We seem to be drifting away from this foundamental theory of our Government, the present tendency is to combine power, to sink the individual in association. The result is individual enterprise is overshadowed and personal responsibility weakened. It is assumed that we may do innocently in combined action what would be sinful in individual action The pernicious teaching that because bodies politic have no souls God deals with them in this life, has led to the conclusion that acts pertaining to them are but things of the present. The truth is God deals not deal[?] with the body politic as such but with the individual members composing it. He will unravel and fix the measure of responsibility of each individual member and will with most exact justice punish or reward accordingly I have no faith in anything that tends to sink the individual, that makes him such an undefined part in a great whole as belittles in personal judgment and fritters away any his full personal responsibility whatever weakens the motive for personal excellence is a crime against manhood

The citizenship that promises most to the state is governed by enlightened reason and not by unquestioning obedience to party. The study of politics is a duty of citizenship. I would have all men politicians but I would have politics a thing of reason and not of blind predjudice. We can only hope to maintain the purity and force of freedom by the exercise of personal judgement and conscience this right we must demand maintain for our selves and in justice and charity concede it to our neighbors

We hear a great deal about reform in government. The only type of reform worth an effort is that which begins at the source of power, the people. Make the people virtuous instil in them a high sense of honor, let integrity be demanded in all the avocations of life and rulers will not be slow to conform to the standard of action to that which the people have raised for themselves. Rule in this country is as sensitive to popular feeling as is the the[r]mometer to heat and cold

For a full decade there was a riot of individual profligacy in expenditure. The public rule of that period partook of the extravagance that then pervaded mansion and hut throughout the land. Then recently power was born from a smitten and impoverished people and at once caught the pervading sentiment of private economy[?] sentiment and without change of party, rulers vie with each other in effort for retrenchment and economy reform[?]. There is and ever has been just as much virtue in public administration as is and was the private standard of integrity at the period.

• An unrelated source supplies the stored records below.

[config.mk]
export PLATFORM = sky130hd
export DESIGN_NAME = multi_stream_lcg_generator
export DESIGN_NICKNAME = d
export VERILOG_FILES = /design/src/rtl/mslcg_pkg.sv /design/src/rtl/mslcg_ctrl.sv /design/src/rtl/mslcg_datapath.sv /design/src/rtl/multi_stream_lcg_generator.sv
export SDC_FILE = /design/constraint.sdc
export NUM_CORES = 2
export LEC_CHECK = 0
export ABC_AREA = 1
export BUFFER_PORTS_ARGS = -buffer_cell sky130_fd_sc_hd__buf_2
export CORE_MARGIN = 2
export CORE_UTILIZATION = 60
export DETAILED_ROUTE_END_ITERATION = 16
export PLACE_DENSITY = 0.85
export RECOVER_POWER = 50
export SETUP_SLACK_MARGIN = 0.2
export SLEW_MARGIN = 20
export SYNTH_ARGS = -nofsm -noshare
export SYNTH_HDL_FRONTEND = slang
export SYNTH_SLANG_ARGS = --single-unit
[constraint.sdc]
create_clock -name clock -period 8.6 [get_ports clock]
set_input_delay 0.86 -clock clock [delete_from_list [all_inputs] [get_ports clock]]
set_output_delay 0.86 -clock clock [all_outputs]
set_load 0.01 [all_outputs]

That this government is a government by the people is not a mere sentiment but an overwhelming fact. This fact vests power in every man, and brings with[?] responsibility equal to his power, seeing that the Citizen is clothed with an omnipotence that moulds the nation how important that he should have the inteligence and morality to rule rightiously. Our public public schools the great source of popular public intelligence must at every hazzard be saved from those two sisters of evil demogogism in politics and fanaticism in religion. We may well question the patriotism or the piety of the man that would seek to make a foot ball of an interest so vital to national well being rule to be safe must be inteligent and it must be an inteligence sanctified by religion and any religion that recognizes God is better than a boasted rationalism. I would not build up a system of intolerant fanaticisms but Christs religion of good will to men. If I claim my religion as better than that of my neighbor I have a right to show its superiority by showing its better fruit; no man has a right to invoke popular predjudice. to strike down his fellow religionist we know how easy it is to arrouse intolerance and how blind and mad and intolerant it becomes the men whose memory we have assembled to honor were not all of one sect in religion or of one party in politics but in a common brotherhood they mingled their blood to perpetuate the largest civil and religious liberty.

What a lesson to lift us above intolerance in religion and hate in politics. It will be a sad day when men shall for partisan success drag our schools, our pulpits, our bibles and our holy Christianity into the vortex of politics making worse than merchandise of Gods best gifts to man If we would preserve religious freedom for ourselves we must in largest charity concede it to others.